In-study protocol flexibility using Translational Pharmaceutics® can enable the optimization of key variables based on actual clinical data and/or the assessment of multiple technology platforms to achieve the desired TPP. Offering potential benefits in terms of PK variability and bimodal release combination flexibility, could be compared to a matrix modified-release tablet, which could be easier to commercialize if performance was sufficient.
Formulation adjustments within a mapped design space included in the regulatory submission are permissible. Design space methods bracketing several formulation parameters (e.g., drug content, functional excipient content, drug:polymer ratio, surface area volume ratio, and coating composition/thickness) can be used to allow any composition within defined ranges to be selected, made, and dosed.
The design space concept can be applied to any formulation, drug product, or dosage form. The goal in modified-release formulations is to address all the adjustable, critical-to-performance parameters that can influence release rate and PK profile.
Case Study: Development of an optimized modifed-release tablet formulation for initial proof-of-concept trials using Translational Pharmaceutics®
SLx-2101, a novel PDE-5 inhibitor1 was being developed by Surface Logix as an antihypertensive agent. A Phase II pilot clinical study using an IR tablet determined it was necessary to develop a once-daily modified-release formulation to reduce Cmax-related AEs and ensure the 24-hour PK profile remained within the therapeutic window.

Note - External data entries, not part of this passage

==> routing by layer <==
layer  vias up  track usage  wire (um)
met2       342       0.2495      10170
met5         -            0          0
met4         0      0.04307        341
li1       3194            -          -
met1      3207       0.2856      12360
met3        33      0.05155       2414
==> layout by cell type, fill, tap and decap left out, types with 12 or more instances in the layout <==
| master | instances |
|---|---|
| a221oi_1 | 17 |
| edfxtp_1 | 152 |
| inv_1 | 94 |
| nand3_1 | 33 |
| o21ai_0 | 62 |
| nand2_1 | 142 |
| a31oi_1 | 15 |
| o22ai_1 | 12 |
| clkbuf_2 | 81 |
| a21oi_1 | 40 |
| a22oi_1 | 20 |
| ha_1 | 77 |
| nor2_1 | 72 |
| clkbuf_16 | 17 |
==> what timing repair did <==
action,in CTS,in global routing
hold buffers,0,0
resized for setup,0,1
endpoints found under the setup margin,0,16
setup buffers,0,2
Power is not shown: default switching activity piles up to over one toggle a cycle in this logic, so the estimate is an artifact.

Using formulation design space concepts, a strategy built upon ICH Q8 Development Pharmaceutics, and Quality-by-Design principles, a HPMC-based matrix modified-release tablet formulation was developed for assessment in an adaptive relative bioavailability Phase I study to optimize the modified-release tablet based on human clinical data.
A two-dimensional formulation design space was established covering dose strengths between 10-20 mg and sustained drug release durations between approximately 12 and 20 hours.

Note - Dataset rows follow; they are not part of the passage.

<file path="src/rtl/instr_sequencer.sv">
// Program sequencer feeding a cpu: fetches 16-bit words from a small program
// memory and hands each one over with load/start strobes and a w handshake.
module instr_sequencer #(
    parameter int unsigned ADDR_W      = 5,
    parameter logic [15:0] HALT_INSTR  = 16'hE000,
    parameter int unsigned ACK_TIMEOUT = 8
) (
    input  logic              clk,
    input  logic              reset,
    input  logic              run,
    input  logic              prog_we,
    input  logic [ADDR_W-1:0] prog_addr,
    input  logic [15:0]       prog_data,
    input  logic              cpu_w,
    output logic [15:0]       cpu_in,
    output logic              cpu_load,
    output logic              cpu_s,
    output logic [ADDR_W-1:0] pc,
    output logic              busy,
    output logic              halted,
    output logic              error,
    output logic [15:0]       instr_count
);

    typedef enum logic [2:0] {
        S_IDLE,
        S_FETCH,
        S_LOAD,
        S_START,
        S_ACK,
        S_EXEC,
        S_HALT
    } state_t;

    localparam int unsigned       CNT_W   = $clog2(ACK_TIMEOUT + 1);
    localparam logic [ADDR_W-1:0] PC_LAST = '1;

    state_t            state_q, state_d;
    logic [15:0]       mem_q [0:(1<<ADDR_W)-1];
    logic [15:0]       rdata_q;
    logic [15:0]       cpu_in_q;
    logic [ADDR_W-1:0] pc_q, pc_d;
    logic [15:0]       cnt_q, cnt_d;
    logic [CNT_W-1:0]  ack_q, ack_d;
    logic              halted_q, halted_d;
    logic              error_q, error_d;
    logic              load_fire;

    // Memory keeps its contents through reset; the read port only samples in FETCH.
    always_ff @(posedge clk) begin
        if (prog_we && !busy) begin
            mem_q[prog_addr] <= prog_data;
        end
        if (state_q == S_FETCH) begin
            rdata_q <= mem_q[pc_q];
        end
    end

    always_comb begin
        state_d   = state_q;
        pc_d      = pc_q;
        cnt_d     = cnt_q;
        ack_d     = ack_q;
        halted_d  = halted_q;
        error_d   = error_q;
        load_fire = 1'b0;
        unique case (state_q)
            S_IDLE, S_HALT: begin
                if (run) begin
                    pc_d     = '0;
                    cnt_d    = '0;
                    halted_d = 1'b0;
                    error_d  = 1'b0;
                    state_d  = S_FETCH;
                end
            end
            S_FETCH: state_d = S_LOAD;
            S_LOAD: begin
                if (rdata_q == HALT_INSTR) begin
                    halted_d = 1'b1;
                    state_d  = S_HALT;
                end else if (cpu_w) begin
                    load_fire = 1'b1;
                    state_d   = S_START;
                end
            end
            S_START: begin
                ack_d   = '0;
                state_d = S_ACK;
            end
            S_ACK: begin
                if (!cpu_w) begin
                    state_d = S_EXEC;
                end else if (ack_q == CNT_W'(ACK_TIMEOUT - 1)) begin
                    error_d = 1'b1;
                    state_d = S_HALT;
                end else begin
                    ack_d = ack_q + CNT_W'(1);
                end
            end
            S_EXEC: begin
                if (cpu_w) begin
                    if (cnt_q != 16'hFFFF) begin
                        cnt_d = cnt_q + 16'd1;
                    end
                    if (pc_q == PC_LAST) begin
                        halted_d = 1'b1;
                        state_d  = S_HALT;
                    end else begin
                        pc_d    = pc_q + ADDR_W'(1);
                        state_d = S_FETCH;
                    end
                end
            end
            default: state_d = S_IDLE;
        endcase
    end

    always_ff @(posedge clk) begin
        if (reset) begin
            state_q  <= S_IDLE;
            pc_q     <= '0;
            cnt_q    <= '0;
            ack_q    <= '0;
            halted_q <= 1'b0;
            error_q  <= 1'b0;
            cpu_in_q <= '0;
        end else begin
            state_q  <= state_d;
            pc_q     <= pc_d;
            cnt_q    <= cnt_d;
            ack_q    <= ack_d;
            halted_q <= halted_d;
            error_q  <= error_d;
            if (load_fire) begin
                cpu_in_q <= rdata_q;
            end
        end
    end

    // The word is presented in the same cycle as its load strobe, then held.
    assign cpu_in      = load_fire ? rdata_q : cpu_in_q;
    assign cpu_load    = load_fire;
    assign cpu_s       = (state_q == S_START);
    assign busy        = (state_q != S_IDLE) && (state_q != S_HALT);
    assign pc          = pc_q;
    assign halted      = halted_q;
    assign error       = error_q;
    assign instr_count = cnt_q;

endmodule
</file>
<file path="config.mk">
export PLATFORM = sky130hd
export DESIGN_NAME = instr_sequencer
export DESIGN_NICKNAME = d
export VERILOG_FILES = /design/src/rtl/instr_sequencer.sv
export SDC_FILE = /design/constraint.sdc
export NUM_CORES = 1
export LEC_CHECK = 0
export CAP_MARGIN = 20
export CORE_ASPECT_RATIO = 1.5
export CORE_MARGIN = 4
export CORE_UTILIZATION = 60
export CTS_BUF_LIST = sky130_fd_sc_hd__clkbuf_8
export DETAILED_ROUTE_END_ITERATION = 7
export DONT_BUFFER_PORTS = 1
export PLACE_DENSITY = 0.75
export SYNTH_ARGS = -nofsm -noshare
export SYNTH_HDL_FRONTEND = slang
export SYNTH_SLANG_ARGS = --single-unit
</file>
<file path="constraint.sdc">
create_clock -name clk -period 5.9 [get_ports clk]
set_clock_uncertainty 0.05 [all_clocks]
set_input_delay 0.59 -clock clk [delete_from_list [all_inputs] [get_ports clk]]
set_output_delay 0.59 -clock clk [all_outputs]
set_load 0.005 [all_outputs]
</file>
==> impl_metrics.xml, run 1 <==
<?xml version="1.0" encoding="UTF-8"?>
<metrics>
  <group name="timing">
    <metric name="worst_slew_pin_slew" unit="ns">1.112</metric>
    <metric name="fin_crit_sh" unit="%">70.31</metric>
    <metric name="finalSetupTns" unit="ns">0</metric>
    <metric name="finalSetupViolCount" unit="">0</metric>
    <metric name="max-slew-margin-rel" unit="%">25.62</metric>
    <metric name="timing.final.crit_period" unit="ns">4.148</metric>
    <metric name="unrepaired_setup_endpoints_after_global_routing" unit="">no</metric>
    <metric name="timing.fmax" unit="MHz">241.1</metric>
    <metric name="timing.final.max_slew_violations" unit="">0</metric>
    <metric name="final_hold_viol_count" unit="">0</metric>
  </group>
  <group name="worst_setup_path">
    <metric name="setup.reg_to_reg.worst_slack" unit="ns">2.33</metric>
    <metric name="critical_path_peak_fanout" unit="">17</metric>
    <metric name="worst_r2r_startpoint" unit="">state_q[2]$_SDFFE_PP0P_</metric>
    <metric name="worst-setup-path-type" unit="">reg2out</metric>
    <metric name="rr_endpoint" unit="">mem_q[19][8]$_DFFE_PP_</metric>
    <metric name="critical_path.endpoint_type" unit="">output port</metric>
    <metric name="critPathLaunchType" unit="">flip-flop</metric>
    <metric name="worst-endpoint-required" unit="ns">5.26</metric>
    <metric name="reg2regPathDepth" unit="">6</metric>
    <metric name="timing.critical_path.arrival" unit="ns">3.51</metric>
  </group>
  <group name="placement">
    <metric name="detailedPlacementHpwl" unit="mm">27.03</metric>
    <metric name="io_buffer_count" unit="">0</metric>
    <metric name="globalplace.congestion" unit="">0.8624</metric>
    <metric name="post-place-cells" unit="">1505</metric>
  </group>
  <group name="min_path">
    <metric name="timing.hold.worst_endpoint" unit="">state_q[0]$_SDFFE_PP0P_</metric>
    <metric name="worstHoldPathCells" unit="">3</metric>
    <metric name="min-delay-start" unit="">reset</metric>
    <metric name="holdCritPathClass" unit="">in2reg</metric>
  </group>
  <group name="cells_and_area">
    <metric name="area_growth" unit="%">11.17</metric>
    <metric name="final_layout_size_suffix_gt1_share" unit="%">29.60</metric>
    <metric name="finish.utilization" unit="%">67.61</metric>
    <metric name="final_nets" unit="">1164</metric>
    <metric name="stdcell_count" unit="">1683</metric>
  </group>
  <group name="synth">
    <metric name="synth-simple-area-share" unit="%">3.511</metric>
    <metric name="synth-seq-area-share" unit="%">74.96</metric>
    <metric name="synth_compound_area_share" unit="%">1.744</metric>
    <metric name="combinational_family_with_the_most_area_after_synthesis" unit="">multiplexers</metric>
    <metric name="synth-seq-cells" unit="">574</metric>
    <metric name="synth_area" unit="mm2">0.02238</metric>
    <metric name="syn-num-nets" unit="">1094</metric>
    <metric name="synth_top_flop_cell" unit="">sky130_fd_sc_hd__edfxtp_1</metric>
    <metric name="yosys.area_share.xor_xnor" unit="%">0.2348</metric>
    <metric name="post_synth_mux_area_share" unit="%">17.80</metric>
    <metric name="synthesis.instances" unit="">1064</metric>
    <metric name="synth_area_per_cell" unit="um2">21.04</metric>
    <metric name="synthDistinctLibCells" unit="">46</metric>
    <metric name="async_sr_flop_fraction" unit="%">0</metric>
    <metric name="ys_warn_count" unit="">0</metric>
    <metric name="post_synth_edffs" unit="">528</metric>
    <metric name="synth_fa_ha_area_share" unit="%">0.2236</metric>
  </group>
  <group name="power">
    <metric name="switching_share" unit="%">22.27</metric>
    <metric name="worst_ir_drop_vdd" unit="uV">235.4</metric>
    <metric name="internal-power" unit="uW">6089</metric>
    <metric name="leakage" unit="uW">0.007643</metric>
    <metric name="p_seq_share" unit="%">58.9</metric>
    <metric name="cellPowerDensity" unit="mW/mm2">314.8</metric>
    <metric name="switching_power" unit="uW">1745</metric>
    <metric name="report.power.total" unit="uW">7833</metric>
    <metric name="clock_power_share" unit="%">35.7</metric>
    <metric name="p_comb_share" unit="%">5.4</metric>
  </group>
  <group name="global_routing">
    <metric name="grtUsageTotal" unit="%">23.70</metric>
    <metric name="grt_pass1_wl" unit="mm">71.08</metric>
    <metric name="grt_antenna_before_repair" unit="">3</metric>
    <metric name="global_route.overflow_total" unit="">0</metric>
    <metric name="grt_start_max_net_pins" unit="">77</metric>
    <metric name="via_count_of_the_first_global_routing_pass" unit="">11160</metric>
  </group>
  <group name="floorplan">
    <metric name="design.core.area" unit="mm2">0.03680</metric>
    <metric name="die-area" unit="mm2">0.04052</metric>
    <metric name="die_y" unit="um">244.5</metric>
    <metric name="floorplan.initialDensity" unit="%">60.82</metric>
    <metric name="chipWidth" unit="um">165.7</metric>
    <metric name="fp-row-count" unit="">86</metric>
    <metric name="pin_count" unit="">68</metric>
  </group>
  <group name="drt">
    <metric name="drt_wl_total" unit="mm">47.50</metric>
    <metric name="antenna_left" unit="">0</metric>
    <metric name="drt-pass1-iter-count" unit="">7</metric>
    <metric name="wl_per_cell" unit="um">28.22</metric>
    <metric name="drcViolationCount" unit="">0</metric>
    <metric name="initialDrtViolationCount" unit="">1136</metric>
    <metric name="drt-vias-per-instance" unit="">6.380</metric>
    <metric name="num_vias" unit="">10740</metric>
  </group>
  <group name="clock_tree">
    <metric name="clockBufferDepth" unit="">3</metric>
    <metric name="post_cts_buffers" unit="">0</metric>
    <metric name="tritoncts_num_sinks" unit="">574</metric>
    <metric name="cts_max_level" unit="">3</metric>
    <metric name="clk-insertion-delay-late" unit="ns">0.65</metric>
    <metric name="cts-buffers-inserted" unit="">81</metric>
    <metric name="cts.reportedPaths.clkPinSlew" unit="ns">0.06</metric>
    <metric name="cts_root_buffer" unit="">sky130_fd_sc_hd__clkbuf_8</metric>
    <metric name="cts_tree" unit="">yes</metric>
  </group>
  <group name="job">
    <metric name="maxCapViolCount" unit="">0</metric>
  </group>
  <group name="outcome">
    <metric name="status" unit="">complete, no violations</metric>
  </group>
</metrics>
flip-flops by register name (all words and copies together) (netlist names):
| signal | count |
|---|---|
| ack_q | 4 |
| state_q | 3 |
| mem_q | 512 |
| rdata_q | 16 |
| instr_count | 16 |
| halted | 1 |
| error | 1 |
| cpu_in_q | 16 |
| pc | 5 |
logic make-up (layout without fill, tap and decap cells):
kind of cell,count (synthesis),count (layout)
XOR/XNOR,6,6
buffers and inverters,69,201
flip-flops,574,574
AND/OR/NAND/NOR,157,157
adder cells (fa/ha/maj),4,4
other,0,3
multiplexers,194,194
AO/OA/AOI/OAI,60,60
cells in the mapped netlist, types with 6 or more instances:
master	number	area (um2)
sky130_fd_sc_hd__nor3_1	9	45.04
sky130_fd_sc_hd__nor2_1	49	183.9
sky130_fd_sc_hd__edfxtp_1	528	15860
sky130_fd_sc_hd__buf_6	10	112.6
sky130_fd_sc_hd__mux4_2	160	3603
sky130_fd_sc_hd__mux2_2	32	360.4
sky130_fd_sc_hd__nand2_1	27	101.4
sky130_fd_sc_hd__nand4_1	6	37.54
sky130_fd_sc_hd__buf_2	7	35.03
sky130_fd_sc_hd__nand3_1	17	85.08
sky130_fd_sc_hd__buf_1	12	45.04
sky130_fd_sc_hd__o21ai_0	11	55.05
sky130_fd_sc_hd__a21oi_1	22	110.1
sky130_fd_sc_hd__a311oi_1	11	96.34
sky130_fd_sc_hd__dfxtp_1	46	920.9
sky130_fd_sc_hd__clkbuf_1	28	105.1
sky130_fd_sc_hd__inv_1	12	45.04
sky130_fd_sc_hd__nor2b_1	22	137.6
power groups by stage:
stage                     sequential (uW)  combinational, uW  clock, uW
after floorplan                      4660                263          0
after CTS                            4610                403       2840
after detailed placement             4700                337          0
final                                4610                426       2800
after global routing                 4620                460       3050
after global placement               4690                334          0
worst max-delay path: stages (launching register included):
cell and delay [ns]:
sky130_fd_sc_hd__edfxtp_1 0.38, sky130_fd_sc_hd__nor4_1 0.82, sky130_fd_sc_hd__nand4_1 0.45, sky130_fd_sc_hd__nand3_1 0.79, sky130_fd_sc_hd__mux2_2 0.45
repair_timing:
item	in CTS	in global routing
gates resized for setup	0	0
hold buffers	17	0
hold endpoints to repair	556	0
final cells by class:
type,instances,area [um2]
diodes,3,7.507
repair buffers,44,605.6
clock inverters,59,260.3
inverters,12,45.04
clock buffers,86,1184
well taps,484,605.6
multi-input cells,421,5388
fillers,2285,11920
flip-flops and latches,574,16790
placed cells by master, fill, tap and decap left out, drive strengths merged, types with 3 or more instances in the layout:
| cell type | count |
|---|---|
| mux4 | 160 |
| nand4 | 6 |
| inv | 45 |
| ha | 4 |
| nor2 | 49 |
| a31oi | 3 |
| dfxtp | 46 |
| diode | 3 |
| o21ai | 11 |
| nand3 | 17 |
| nor2b | 22 |
| a21oi | 22 |
| a41oi | 3 |
| edfxtp | 528 |
| nor3 | 9 |
| clkinv | 23 |
| and3 | 5 |
| nor4 | 4 |
| a311oi | 11 |
| dlygate4sd3 | 16 |
| xor2 | 5 |
| nand2b | 5 |
| clkbuf | 88 |
| mux2 | 32 |
| nand2 | 27 |
| buf | 26 |
worst max path at each step:
stage | startpoint | end | slack, ns | cells past startpoint
final | rdata_q[0]$_DFFE_PN_ | cpu_in[2] | 1.75 | 4
after floorplan | state_q[2]$_SDFFE_PP0P_ | mem_q[24][0]$_DFFE_PP_ | 3.31 | 7
after CTS | rdata_q[0]$_DFFE_PN_ | cpu_in[2] | 1.66 | 4
after global placement | rdata_q[0]$_DFFE_PN_ | cpu_in[2] | 2.35 | 4
after global routing | rdata_q[0]$_DFFE_PN_ | cpu_in[2] | 1.63 | 4
after detailed placement | rdata_q[0]$_DFFE_PN_ | cpu_in[2] | 2.33 | 4
metrics by stage:
stage | cell area, um2 | hold slack, ns | setup WS (ns)
floorplan | 22380 | 0.4151 | 3.306
CTS | 24590 | 0.05250 | 1.661
detailed placement | 22970 | 0.4347 | 2.334
global placement | 22950 | 0.4293 | 2.346
finish | 24880 | 0.09018 | 1.752
global route | 24880 | 0.1055 | 1.633
metal layers:
metal	up-vias	track usage, %	part of all wire [%]
li1	4581	-	-
met1	5597	31.37	37
met2	488	38.97	52
met3	72	5.450	8.3
met4	0	9.298	3.2
met5	-	0	0
(Power assumes the default switching activity.)
==> run 2: changes to the inputs <==
--- a/config.mk
+++ b/config.mk
@@ -8,11 +8,11 @@
 export CAP_MARGIN = 20
 export CORE_ASPECT_RATIO = 1.5
 export CORE_MARGIN = 4
-export CORE_UTILIZATION = 60
+export CORE_UTILIZATION = 59
 export CTS_BUF_LIST = sky130_fd_sc_hd__clkbuf_8
 export DETAILED_ROUTE_END_ITERATION = 7
 export DONT_BUFFER_PORTS = 1
-export PLACE_DENSITY = 0.75
+export PLACE_DENSITY = 0.77
 export SYNTH_ARGS = -nofsm -noshare
 export SYNTH_HDL_FRONTEND = slang
 export SYNTH_SLANG_ARGS = --single-unit
==> constraint.sdc (replaced) <==
create_clock -name clk -period 3.8 [get_ports clk]
set_clock_uncertainty 0.05 [all_clocks]
set_input_delay 0.38 -clock clk [delete_from_list [all_inputs] [get_ports clk]]
set_output_delay 0.38 -clock clk [all_outputs]
set_load 0.005 [all_outputs]
==> run 2 against run 1 <==
Worst setup slack got worse by 1.5 ns. Global-route usage decreased by 0.52 points. Register-to-register slack got worse by 1.4 ns. Utilization decreased by 0.60 points. Clock power increased by 51%. Non-clock buffer count increased by 42. Design area increased by 1.1%. Sequential cell count unchanged. Worst hold slack got worse by 0.035 ns. Sequential power increased by 56%. Critical path type unchanged. Largest cell class unchanged.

The relationship between key formulation variables and formulation performance was investigated. Representative formulations at the extremes and the mid-points of the design space were manufactured and characterized to demonstrate that the performance of the formulation can be controlled by varying the levels of drug loading and HPMC in the formulation.
The SLx-2101 modified-release tablet formulation within the formulation design space was manufactured in real-time and evaluated in a flexible clinical study, avoiding the restriction of only dosing pre-defined formulation compositions. The formulation selection was driven by clinical data from the previous dosing period and the optimal modified-release formulation was identified in 6.5 months.
Summary
Selection of a modified-release platform can be challenging, given the lack of predictive models for human outcomes. The use of formulation design spaces, integrated manufacturing, clinical testing, and flexible clinical protocols can enable the assessment of modified-release platforms to de-risk development, identify the best technology to achieve the desired TPP and thereby maximize the probability of success and reduce development time, getting treatments to patients faster.
References
1. DiMasi J and Wilkinson M. The Financial Benefits of Faster Development Times: Integrated Formulation Development, Real-Time Manufacturing, and Clinical Testing. TIRS, June 2020.
2. USFDA. Conference on Harmonization (ICH) and FDA Guidance for Industry, Q8 (R2) Pharmaceutical Development 2009. https://www.fda.gov/media/71535/download. Accessed May 30, 2019.
3. McDermott J, Scholes P. Formulation design space: a proven approach to maximize flexibility and outcomes within early clinical development. Therapeutic Delivery. 2015;6(11):1269-1278. doi.org/10.4155/tde.15.76.
4. Lin, W, et al. Development of a Formulation Design Space for SLx-2101 Modified Release Tablets to Enable a Flexible Phase I Pharmacokinetic Study (Controlled Release Society Annual Meeting 2010).